Organisms in the Soil:                      

Soil organisms spend all or part of their lives in soil environment. These organisms interact with the soil and soil conditions. This is by engineering the myriad of biochemical changes as decay occurs. They also physically churn the soil and help stabilize soil structure. These microflora and fauna incorporate plant and animal residues and waste products, creating soil humus, also recycling carbon and mineral nutrients, and supporting plant growth. Thus, there is need to lay stress on proper management of soils to encourage the healthy and diverse microflora and fauna community which will make nutrients readily available for plants and also protect environment.

Microbial Diversity:

Populations of soil organisms tend to be concentrated in zones of favorable conditions, rather than consistently distributed throughout the soil. As within the handful of soil, there may be areas of good and poor aeration, high and low acidity, moist and dry conditions, cool and warm temperatures, and localized concentrations of dissolved nutrients, organic substrates, and competing organisms. Thus, a high biological diversity of microbes is the indication of good soil quality.

Ecosystem Dynamics of Soil Organisms:

In most healthy soil ecosystems, there are many different species capable of carrying out of thousands of different enzymatic and physical processes which occur on daily basis. While the action of microflora is mostly chemical, that of the fauna is both physical and chemical. Activities of soil flora and fauna are so interrelated as to make it rather difficult to study them separately. So given the high degree of diversity, no single organism is probable to become entirely dominant.

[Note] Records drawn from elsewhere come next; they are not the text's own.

===== src/design/optimal_page_replacement_unit.sv =====
// Loading: one reference item per cycle, stall low while no replay runs.
// Replay: each reference passes fetch, decide and output on a hit or a free
// slot; an eviction adds a buffer scan (one read per cycle) for next uses and
// an evict step before output. Output waits while out_stall_i is high.
// Reset: buffer empty, all slots empty, miss count zero, frames_in_use 8;
// buffer contents themselves are not cleared.
module optimal_page_replacement_unit #(
  parameter int MAX_FRAMES = 8,
  parameter int MAX_REFS   = 64
) (
  input  logic                          clk_i,
  input  logic                          rst_ni,
  input  logic                          cfg_we_i,
  input  logic [opr_pkg::FIU_W-1:0]     cfg_wdata_i,
  input  logic                          in_valid_i,
  output logic                          in_stall_o,
  input  logic [opr_pkg::PAGE_W-1:0]    ref_page_i,
  input  logic                          is_last_i,
  output logic                          out_valid_o,
  input  logic                          out_stall_i,
  output logic [opr_pkg::PAGE_W-1:0]    out_page_o,
  output logic                          hit_o,
  output logic [opr_pkg::SLOT_W-1:0]    slot_o,
  output logic                          evicted_valid_o,
  output logic [opr_pkg::PAGE_W-1:0]    evicted_page_o,
  output logic [opr_pkg::MISS_W-1:0]    miss_total_o,
  output logic                          last_result_o
);

  opr_pkg::cmd_t cmd;
  opr_pkg::sts_t sts;

  // Sequence the load and replay
  opr_ctrl u_ctrl (
    .clk_i       (clk_i),
    .rst_ni      (rst_ni),
    .in_valid_i  (in_valid_i),
    .in_stall_o  (in_stall_o),
    .is_last_i   (is_last_i),
    .out_valid_o (out_valid_o),
    .out_stall_i (out_stall_i),
    .sts_i       (sts),
    .cmd_o       (cmd)
  );

  // Buffer, slots and result register
  opr_dpath #(
    .MAX_FRAMES (MAX_FRAMES),
    .MAX_REFS   (MAX_REFS)
  ) u_dpath (
    .clk_i           (clk_i),
    .rst_ni          (rst_ni),
    .cfg_we_i        (cfg_we_i),
    .cfg_wdata_i     (cfg_wdata_i),
    .ref_page_i      (ref_page_i),
    .is_last_i       (is_last_i),
    .cmd_i           (cmd),
    .sts_o           (sts),
    .out_page_o      (out_page_o),
    .hit_o           (hit_o),
    .slot_o          (slot_o),
    .evicted_valid_o (evicted_valid_o),
    .evicted_page_o  (evicted_page_o),
    .miss_total_o    (miss_total_o),
    .last_result_o   (last_result_o)
  );

endmodule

Detritivores are soil organisms which depend primarily on detritus also known as debris of ecosystem. For soil organisms, their principal source of food is debris of dead tissues left by plants on soil and inside the soil pores. It is from this that organisms get their own energy.

Factors Affecting Growth of Soil Organisms:

Organic matter:

Addition of any energy-rich organic substance comprising compounds excreted by plant roots stimulates microbial growth and activity. For instance, bacteria tend to respond rapidly to additions of simple compounds like starch and sugars.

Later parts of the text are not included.